楸の送ってきてくれた住所をマップのアプリに入れて、最寄駅から早足で向かう。
電車に乗っている間に少しだけ落ち着いた。歩いて15分。時間はお昼過ぎ、一番暖かな時間帯だった。
ボールを持って駆けていく子どもたち。マップを見れば近くに大きめの公園があるようで、きっとその子たちはそこで遊ぶんだろう。
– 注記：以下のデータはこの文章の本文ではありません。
## flow/design.v

```verilog
module cache(
    clk,
    proc_reset,
    proc_read,
    proc_write,
    proc_addr,
    proc_wdata,
    proc_stall,
    proc_rdata,
    mem_read,
    mem_write,
    mem_addr,
    mem_rdata,
    mem_wdata,
    mem_ready
);
    input          clk;
    input          proc_reset;
    input          proc_read, proc_write;
    input   [29:0] proc_addr;
    input   [31:0] proc_wdata;
    output reg        proc_stall;
    output reg [31:0] proc_rdata;
    input  [127:0] mem_rdata;
    input          mem_ready;
    output reg     mem_read, mem_write;
    output reg [27:0] mem_addr;
    output reg [127:0] mem_wdata;
	reg [127:0] block0, block1, block2, block3, block4, block5, block6, block7, block; 	 
	reg [7:0] valid, valid_save;
	reg [7:0] dirty, dirty_save;
	reg [24:0] tag0, tag1, tag2, tag3, tag4, tag5, tag6, tag7;
	reg [24:0] tag0_save, tag1_save, tag2_save, tag3_save, tag4_save, tag5_save, tag6_save, tag7_save;
	reg hit, stall, dirty_bit, valid_bit;
	reg [24:0] tag, tag_save;
	reg [127:0] data_4word;
	reg [1:0] state, next_state;
	reg [127:0] mem_data;
	reg [127:0] block0_save, block1_save,block2_save,block3_save,block4_save,block5_save,block6_save,block7_save;
	wire clk_i, rst_i;
assign clk_i = clk;
assign rst_i = proc_reset;
	always@ (*) begin   
		case(proc_addr[4:2])
		3'd0: begin
			dirty_bit = dirty_save[0];
			data_4word = block0_save;
			tag = tag0_save;
			valid_bit = valid_save[0];
		end
		3'd1: begin
			dirty_bit = dirty_save[1];
			data_4word = block1_save;
			tag = tag1_save;
			valid_bit = valid_save[1];
		end
		3'd2: begin
			dirty_bit = dirty_save[2];
			data_4word = block2_save;
			tag = tag2_save;
			valid_bit = valid_save[2];
		end
		3'd3: begin
			dirty_bit = dirty_save[3];
			data_4word = block3_save;
			tag = tag3_save;
			valid_bit = valid_save[3];
		end
		3'd4: begin
			dirty_bit = dirty_save[4];
			data_4word = block4_save;
			tag = tag4_save;
			valid_bit = valid_save[4];
		end
		3'd5: begin
			dirty_bit = dirty_save[5];
			data_4word = block5_save;
			tag = tag5_save;
			valid_bit = valid_save[5];
		end
		3'd6: begin
			dirty_bit = dirty_save[6];
			data_4word = block6_save;
			tag = tag6_save;
			valid_bit = valid_save[6];
		end
		3'd7: begin
			dirty_bit = dirty_save[7];
			data_4word = block7_save;
			tag = tag7_save;
			valid_bit = valid_save[7];
		end
		endcase
	end
	always @(valid_bit or tag or proc_addr or state) begin
		if(valid_bit && (tag == proc_addr[29:5]) && ~state[1] && ~state[0]) begin
			stall = 1'b0;
			hit = 1'b1;
		end
		else begin
			stall = 1'b1;
			hit = 1'b0;
		end
	end
	always @(*) begin
			case(proc_addr[1:0])
				2'd0: begin block = data_4word; block[31:0] = proc_wdata; end
				2'd1: begin block = data_4word; block[63:32] = proc_wdata; end
				2'd2: begin block = data_4word; block[95:64] = proc_wdata; end
				2'd3: begin block = data_4word; block[127:96] = proc_wdata; end
			endcase
	end
	always @(*)begin	 
		case(state) 
		2'b00:begin
			tag0 = tag0_save;
			tag1 = tag1_save;
			tag2 = tag2_save;
			tag3 = tag3_save;
			tag4 = tag4_save;
			tag5 = tag5_save;
			tag6 = tag6_save;
			tag7 = tag7_save;
		if(proc_write && hit) begin
			case(proc_addr[4:2])
			3'd0: begin 
				valid = valid_save;
				dirty = dirty_save;
				valid[0] = 1'b1;
				dirty[0] = 1'b1;
				block0 = block;
				block1 = block1_save;
				block2 = block2_save;
				block3 = block3_save;
				block4 = block4_save;
				block5 = block5_save;
				block6 = block6_save;
				block7 = block7_save;
				end
			3'd1: begin 
				valid = valid_save;
				dirty = dirty_save;
				valid[1] = 1'b1; 
				dirty[1] = 1'b1;
				block1 = block;
				block0 = block0_save;
				block2 = block2_save;
				block3 = block3_save;
				block4 = block4_save;
				block5 = block5_save;
				block6 = block6_save;
				block7 = block7_save;				
			end
			3'd2: begin 
				valid = valid_save;
				dirty = dirty_save;
				valid[2] = 1'b1; 
				dirty[2] = 1'b1;
				block2 = block;
				block0 = block0_save;
				block1 = block1_save;
				block3 = block3_save;	
				block4 = block4_save;
				block5 = block5_save;
				block6 = block6_save;
				block7 = block7_save;
			end
			3'd3: begin
				valid = valid_save;
				dirty = dirty_save;
				valid[3] = 1'b1; 
				dirty[3] = 1'b1;
				block3 = block;	
				block0 = block0_save;
				block1 = block1_save;
				block2 = block2_save;
				block4 = block4_save;
				block5 = block5_save;
				block6 = block6_save;
				block7 = block7_save;	
			end
			3'd4: begin 
				valid = valid_save;
				dirty = dirty_save;
				valid[4] = 1'b1; 
				dirty[4] = 1'b1;
				block4 = block; 
				block0 = block0_save;
				block1 = block1_save;
				block2 = block2_save;
				block3 = block3_save;
				block5 = block5_save;
				block6 = block6_save;
				block7 = block7_save;
			end
			3'd5: begin 
				valid = valid_save;
				dirty = dirty_save;
				valid[5] = 1'b1; 
				dirty[5] = 1'b1;
				block5 = block;
				block0 = block0_save;
				block1 = block1_save;
				block2 = block2_save;
				block3 = block3_save;
				block4 = block4_save;
				block6 = block6_save;
				block7 = block7_save; 
			end
			3'd6: begin 
				valid = valid_save;
				dirty = dirty_save;
				valid[6] = 1'b1; 
				dirty[6] = 1'b1;
				block6 = block; 
				block0 = block0_save;
				block1 = block1_save;
				block2 = block2_save;
				block3 = block3_save;
				block4 = block4_save;
				block5 = block5_save;
				block7 = block7_save;
			end
			3'd7: begin 
				valid = valid_save;
				dirty = dirty_save;
				valid[7] = 1'b1; 
				dirty[7] = 1'b1;
				block7 = block; 
				block0 = block0_save;
				block1 = block1_save;
				block2 = block2_save;
				block3 = block3_save;
				block4 = block4_save;
				block5 = block5_save;
				block6 = block6_save;
			end
			endcase
		end
		else begin
			valid = valid_save;
			dirty = dirty_save;
			block0 = block0_save;
			block1 = block1_save;
			block2 = block2_save;
			block3 = block3_save;
			block4 = block4_save;
			block5 = block5_save;
			block6 = block6_save;
			block7 = block7_save;
		end
		end
		2'b10:begin
			case(proc_addr[4:2])
			3'd0: begin 	
				valid = valid_save;
				dirty = dirty_save;
				valid[0] = 1'b1; 
				tag0 = proc_addr[29:5];
				tag1 = tag1_save;
				tag2 = tag2_save;
				tag3 = tag3_save;
				tag4 = tag4_save;
				tag5 = tag5_save;
				tag6 = tag6_save;
				tag7 = tag7_save;
				dirty[0] = 1'b0;
				block0 = mem_rdata;
				block1 = block1_save;
				block2 = block2_save;
				block3 = block3_save;
				block4 = block4_save;
				block5 = block5_save;
				block6 = block6_save;
				block7 = block7_save;				 
			end
			3'd1: begin 
				valid = valid_save;
				dirty = dirty_save;
				valid[1] = 1'b1; 
				tag1 = proc_addr[29:5];
				tag0 = tag0_save;
				tag2 = tag2_save;
				tag3 = tag3_save;
				tag4 = tag4_save;
				tag5 = tag5_save;
				tag6 = tag6_save;
				tag7 = tag7_save;
				dirty[1] = 1'b0;
				block1 = mem_rdata; 
				block0 = block0_save;
				block2 = block2_save;
				block3 = block3_save;
				block4 = block4_save;
				block5 = block5_save;
				block6 = block6_save;
				block7 = block7_save;
			end
			3'd2: begin 
				valid = valid_save;
				dirty = dirty_save;
				valid[2] = 1'b1; 
				tag2 = proc_addr[29:5];
				tag0 = tag0_save;
				tag1 = tag1_save;
				tag3 = tag3_save;
				tag4 = tag4_save;
				tag5 = tag5_save;
				tag6 = tag6_save;
				tag7 = tag7_save;
				dirty[2] = 1'b0;
				block2 = mem_rdata; 
				block0 = block0_save;
				block1 = block1_save;
				block3 = block3_save;
				block4 = block4_save;
				block5 = block5_save;
				block6 = block6_save;
				block7 = block7_save;
			end
			3'd3: begin 
				valid = valid_save;
				dirty = dirty_save;
				valid[3] = 1'b1; 
				tag3 = proc_addr[29:5];
				tag0 = tag0_save;
				tag1 = tag1_save;
				tag2 = tag2_save;
				tag4 = tag4_save;
				tag5 = tag5_save;
				tag6 = tag6_save;
				tag7 = tag7_save;
				dirty[3] = 1'b0;
				block3 = mem_rdata; 
				block0 = block0_save;
				block1 = block1_save;
				block2 = block2_save;
				block4 = block4_save;
				block5 = block5_save;
				block6 = block6_save;
				block7 = block7_save;
			end
			3'd4: begin 
				valid = valid_save;
				dirty = dirty_save;
				valid[4] = 1'b1; 
				tag4 = proc_addr[29:5];
				tag0 = tag0_save;
				tag1 = tag1_save;
				tag2 = tag2_save;
				tag3 = tag3_save;
				tag5 = tag5_save;
				tag6 = tag6_save;
				tag7 = tag7_save;
				dirty[4] = 1'b0;
				block4 = mem_rdata; 
				block0 = block0_save;
				block1 = block1_save;
				block2 = block2_save;
				block3 = block3_save;
				block5 = block5_save;
				block6 = block6_save;
				block7 = block7_save;
			end
			3'd5: begin 
				valid = valid_save;
				dirty = dirty_save;
				valid[5] = 1'b1; 
				tag5 = proc_addr[29:5];
				tag0 = tag0_save;
				tag1 = tag1_save;
				tag2 = tag2_save;
				tag3 = tag3_save;
				tag4 = tag4_save;
				tag6 = tag6_save;
				tag7 = tag7_save;
				dirty[5] = 1'b0;
				block5 = mem_rdata; 
				block0 = block0_save;
				block1 = block1_save;
				block2 = block2_save;
				block3 = block3_save;
				block4 = block4_save;
				block6 = block6_save;
				block7 = block7_save;
			end
			3'd6: begin 
				valid = valid_save;
				dirty = dirty_save;
				valid[6] = 1'b1; 
				tag6 = proc_addr[29:5];
				tag0 = tag0_save;
				tag1 = tag1_save;
				tag2 = tag2_save;
				tag3 = tag3_save;
				tag4 = tag4_save;
				tag5 = tag5_save;
				tag7 = tag7_save;
				dirty[6] = 1'b0;
				block6 = mem_rdata; 
				block0 = block0_save;
				block1 = block1_save;
				block2 = block2_save;
				block3 = block3_save;
				block4 = block4_save;
				block5 = block5_save;
				block7 = block7_save;
			end
			3'd7: begin 
				valid = valid_save;
				dirty = dirty_save;
				valid[7] = 1'b1; 
				tag7 = proc_addr[29:5];
				tag0 = tag0_save;
				tag1 = tag1_save;
				tag2 = tag2_save;
				tag3 = tag3_save;
				tag4 = tag4_save;
				tag5 = tag5_save;
				tag6 = tag6_save;
				dirty[7] = 1'b0;
				block7 = mem_rdata; 
				block0 = block0_save;
				block1 = block1_save;
				block2 = block2_save;
				block3 = block3_save;
				block4 = block4_save;
				block5 = block5_save;
				block6 = block6_save;
			end
			endcase
		end
		default: begin
				valid = valid_save;
				dirty = dirty_save;
				tag0 = tag0_save;
				tag1 = tag1_save;
				tag2 = tag2_save;
				tag3 = tag3_save;
				tag4 = tag4_save;
				tag5 = tag5_save;
				tag6 = tag6_save;
				tag7 = tag7_save;
				block0 = block0_save;
				block1 = block1_save;
				block2 = block2_save;
				block3 = block3_save;
				block4 = block4_save;
				block5 = block5_save;
				block6 = block6_save;
				block7 = block7_save;	
		end
		endcase
	end
	always @(*) begin	 
		case(state) 
			2'b00:begin 	 
				if(hit || ~(proc_read || proc_write)) begin
					next_state = 2'b00;
				end
				else if(dirty_bit) begin
					next_state = 2'b11;
				end
				else begin
					next_state = 2'b10;
				end
			end
			2'b01:begin
				next_state = 2'b00;
			end
			2'b10:begin	 
				if(mem_ready) begin
					next_state = 2'b00;
				end
				else begin
					next_state = 2'b10;
				end
			end
			2'b11:begin	 
				if(mem_ready) begin
					next_state = 2'b10;
				end
				else begin
					next_state = 2'b11;
				end
			end
		endcase
	end
	always @(*) begin	 
		case(state)	
			2'b00:begin	 
				proc_stall = stall;
				mem_read = 1'b0;
				mem_write = 1'b0;
				mem_addr = 28'b0;
				mem_wdata = 128'b0;
				if(proc_read) begin
					case(proc_addr[1:0])
						2'd0: proc_rdata = data_4word[31:0];
						2'd1: proc_rdata = data_4word[63:32];
						2'd2: proc_rdata = data_4word[95:64];
						2'd3: proc_rdata = data_4word[127:96];
					endcase
				end
				else begin
					proc_rdata = 32'b0;
				end
			end
			2'b01: begin
				proc_stall = 1'b0;
				proc_rdata = 32'b0;
				mem_read = 1'b0;
				mem_write = 1'b0;
				mem_addr = 28'b0;
				mem_wdata = 128'b0;
			end
			2'b10:begin	 
				proc_stall = 1'b1;
				proc_rdata = 32'b0;
				mem_read = 1'b1;
				mem_write = 1'b0;
				mem_addr = proc_addr[29:2];
				mem_wdata = 128'b0;
			end
			2'b11:begin	 
				proc_stall = 1'b1;
				proc_rdata = 32'b0;
				mem_read = 1'b0;
				mem_write = 1'b1;
				mem_addr = {tag, proc_addr[4:2]};
				mem_wdata = data_4word;
			end
		endcase
	end
	always@( posedge clk or posedge proc_reset ) begin
	    if( proc_reset ) begin
	    	state <= 2'b00;
			valid_save <= 8'b0;
			dirty_save <= 8'b0;  
			tag0_save <= 25'b0;  
			tag1_save <= 25'b0;  
			tag2_save <= 25'b0;  
			tag3_save <= 25'b0;  
			tag4_save <= 25'b0;  
			tag5_save <= 25'b0;  
			tag6_save <= 25'b0;  
			tag7_save <= 25'b0;  
		end
	    else begin
	    	state <= next_state;
			valid_save <= valid;
			dirty_save <= dirty;
			tag0_save <= tag0;
			tag1_save <= tag1;
			tag2_save <= tag2;
			tag3_save <= tag3;
			tag4_save <= tag4;
			tag5_save <= tag5;
			tag6_save <= tag6;
			tag7_save <= tag7;
	    end
	end
	always @(posedge clk_i or posedge rst_i) begin
		if(rst_i) begin
			block0_save <= 128'b0;
			block1_save <= 128'b0;
			block2_save <= 128'b0;
			block3_save <= 128'b0;
			block4_save <= 128'b0;
			block5_save <= 128'b0;
			block6_save <= 128'b0;
			block7_save <= 128'b0;	
		end
		else begin
			block0_save <= block0;
			block1_save <= block1;
			block2_save <= block2;
			block3_save <= block3;
			block4_save <= block4;
			block5_save <= block5;
			block6_save <= block6;
			block7_save <= block7;
		end
	end
endmodule
```

## flow/run.sh

```bash
#!/bin/bash
# the make line also repeats each setting of config.mk as NAME=value (left out here)
make -C /OpenROAD-flow-scripts/flow DESIGN_CONFIG=/design/flow/config.mk WORK_HOME=/design/flow/orfs CLKGATE_MAP_FILE= finish
```

## flow/config.mk

```make
export PLATFORM = sky130hd
export DESIGN_NAME = cache
export DESIGN_NICKNAME = cache
export VERILOG_FILES = /design/flow/design.v
export SDC_FILE = /design/flow/constraint.sdc
export NUM_CORES = 4
export LEC_CHECK = 0
export CAP_MARGIN = 5
export CORE_MARGIN = 2
export CORE_UTILIZATION = 72
export CTS_CLUSTER_DIAMETER = 85
export CTS_CLUSTER_SIZE = 74
export PLACE_DENSITY = 0.35
export SETUP_SLACK_MARGIN = 1.93
export SLEW_MARGIN = 20
```

## flow/constraint.sdc

```tcl
create_clock -name core_clock -period 6.57 [get_ports {clk}]
set_input_delay 1.3140 -clock core_clock [delete_from_list [all_inputs] [get_ports {clk}]]
set_output_delay 1.3140 -clock core_clock [all_outputs]
set_load 0.01 [all_outputs]
```

==> CHANGELOG.md, run 1 <==
## Implementation

* Status: did not finish
* Stop stage: global routing
* Err: [ERROR GRT-0232] Routing congestion too high. Check the congestion heatmap in the GUI.
* Total track usage at 86.27%
* Hold buffer count at CTS at 0
* Main logic family: multiplexers
* Init Core Util at 72.51%
* Gpl congestion at 0.9765
* Top area cell types: dfrtp_1, mux2_2, mux2_1
* CORE AREA at 83420 um^2
* Area fraction in compound gates at 9.914%
* Rows at 106
* Die area at 86350 um^2
* Area share of xor/xnor cells in the synthesized design at 0.2027%
* Gate count of the mapped netlist at 5150
* Mux area share at 27.63%
* CTS root buf: clkbuf_16
* Ys flops at 1242
* CTS max path bufs at 3
* Max-area cell share at 51.38%
* # H-tree levels at 2
* Most frequent cells after synthesis: dfrtp_1, mux2_2, nand2_1, nor2_1, clkbuf_1
* EDFF count, synth at 0
* Placed insts at 6403
* # port buffers at 385
* Die W at 293.9 um
* Post-place instance area at 66100 um^2
* Synth cell types at 66
* CTS buffer count at 41
* Boundary pin count at 386
* Clock Sinks at 1242
* Hpwl dp at 136900 um
* Die height at 293.9 um
* Yosys stat chip area at 60490 um^2
* Cells in synth_stat.txt at 5150
* Simple Share, Synth at 7.523%
* Area leader, netlist: dfrtp_1
* Grt ovf at 218
* Most frequent cell after synthesis: dfrtp_1
* Post-synth seq share at 51.38%
* Asr flop ratio synth at 100.0%
* Mapped cell area at 60490 um^2
* Most used flip-flop cell after synthesis: dfrtp_1
* YS warnings at 1
* Avg Cell Area, Syn at 11.75 um^2
* Adder Area Share at 0%
* Syn_nets at 5345
* Pre-CTS setup slack at 0.3815 ns
what timing repair did:
item	CTS
setup buffers	204
pin swaps	143
endpoints found under the hold margin	0
setup endpoints to repair	1077
resized	796
gates cloned	83
per-layer routing:
metal,GRT overflow,global-route usage [%]
met5,2,60.52
met2,88,95.62
met3,11,78.14
met4,100,85.28
met1,17,86.19
through the flow:
step / total power, mW / hold WS, ns
after detailed placement: 23.31 / 0.4523
after CTS: 28.57 / 0.4859
after global placement: 22.62 / 0.4422
after floorplan: 19.72 / 0.4275
==> inputs of run 2 (changes only) <==
- ABC_AREA: default -> 1
- CAP_MARGIN: 5 -> 10
- CELL_PAD_IN_SITES_DETAIL_PLACEMENT: default -> 2
- CELL_PAD_IN_SITES_GLOBAL_PLACEMENT: default -> 2
- CORE_ASPECT_RATIO: default -> 0.57
- CORE_UTILIZATION: 72 -> 71
- CTS_CLUSTER_DIAMETER: 85 -> default
- CTS_CLUSTER_SIZE: 74 -> 54
- GPL_TIMING_DRIVEN: default -> 0
- PLACE_DENSITY: 0.35 -> 0.72
- SETUP_SLACK_MARGIN: 1.93 -> default
- TNS_END_PERCENT: default -> 90
- clock period: 6.57 -> 8.0 ns (I/O delays scaled with it)
==> run 2 against run 1 <==
Synthesized cell count grew 52%; die area grew 1.5%; the run fails in global placement without I/O; area after synthesis is essentially flat.
==> CHANGELOG.md, run 2 <==
## Implementation

* Init Core Util at 72.02%
* Die W at 390.6 um
* Adder Area Share at 0%
* Status: did not finish
* Syn_nets at 8031
* Area fraction in compound gates at 11.49%
* YS warnings at 1
* Asr flop ratio synth at 100.0%
* Cells in synth_stat.txt at 7836
* Top area cell types: dfrtp_1, nand2_1, nand3_1
* Stop stage: global placement without I/O
* Yosys stat chip area at 60480 um^2
* Synth cell types at 33
* Area leader, netlist: dfrtp_1
* Post-synth seq share at 51.38%
* Gate count of the mapped netlist at 7836
* Mux area share at 0%
* Ys flops at 1242
* Area share of xor/xnor cells in the synthesized design at 0%
* Simple Share, Synth at 31.55%
* Mapped cell area at 60480 um^2
* Err: [ERROR GPL-0301] Utilization 139.278 % exceeds 100%.
* Most used flip-flop cell after synthesis: dfrtp_1
* Rows at 80
* Main logic family: simple AND/OR/NAND/NOR gates
* Max-area cell share at 51.38%
* Most frequent cells after synthesis: nand2_1, dfrtp_1, nand3_1, o21ai_0, clkbuf_1
* Most frequent cell after synthesis: nand2_1
* Die height at 224.4 um
* CORE AREA at 83980 um^2
* EDFF count, synth at 0
* Avg Cell Area, Syn at 7.719 um^2
* Die area at 87630 um^2
==> inputs of run 3 (changes only) <==
- ABC_AREA: 1 -> default
- CAP_MARGIN: 10 -> 20
- CELL_PAD_IN_SITES_DETAIL_PLACEMENT: 2 -> default
- CELL_PAD_IN_SITES_GLOBAL_PLACEMENT: 2 -> default
- CORE_ASPECT_RATIO: 0.57 -> default
- CORE_UTILIZATION: 71 -> 72
- CTS_CLUSTER_SIZE: 54 -> 41
- GPL_TIMING_DRIVEN: 0 -> default
- HOLD_SLACK_MARGIN: default -> 0.29
- PLACE_DENSITY: 0.72 -> 0.71
- TNS_END_PERCENT: 90 -> default
- clock period: 8.0 -> 4.4 ns (I/O delays scaled with it)
==> run 3 against run 2 <==
The layout now fails its checks (setup timing); synthesized cell count down 34%; area after synthesis about the same; die area down 1.5%.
ふと、その公園の口コミが目に入った。桜が綺麗な公園らしい。
桜か。セナと一緒に観に行こうと約束していたのを思い出して、少しだけ遠回りしてそこを覗いてから行くことにした。はしゃぐ少年たちの後ろをついていく。少しだけ歩いたら、突然景色が開けた。
「……わ」
思ったよりも綺麗な景色が広がっていて、思わず気持ちが溢れる。
まだ、何もわからない。セナが何で死んでしまうのか。彼女が何を考えているのか。
それでも、僕は思うんだ。
“お花見しようよ”
セナに会えたら、ちゃんと話せたら、帰りに一緒に桜を見よう。
どくん、どくん、と鼓動が鳴っている。心の位置をはっきりと理解する。
ぎゅっと奥歯を噛み締めて、もう一度桜の木を見上げる。さわさわと春風が花びらを連れていく。その風花のような欠片を目で追った。
その先に。
「……あ?」
ピンク色の、ゴムボール。
あれは、さっき、どこかで。
「あー! 届かない!」
ボールをキャッチしようと公園から飛び出していく、少年。
その時、僕は、何も考えていなかった。
ただ、勝手に、身体が動いていた。
「——危ない!!」
誰かの叫び声がした。ブレーキの甲高い音がした。
何か柔らかいものがぶつかった感覚、僕と少年が地面に吹き飛ばされて、直後、重たい音が鳴った。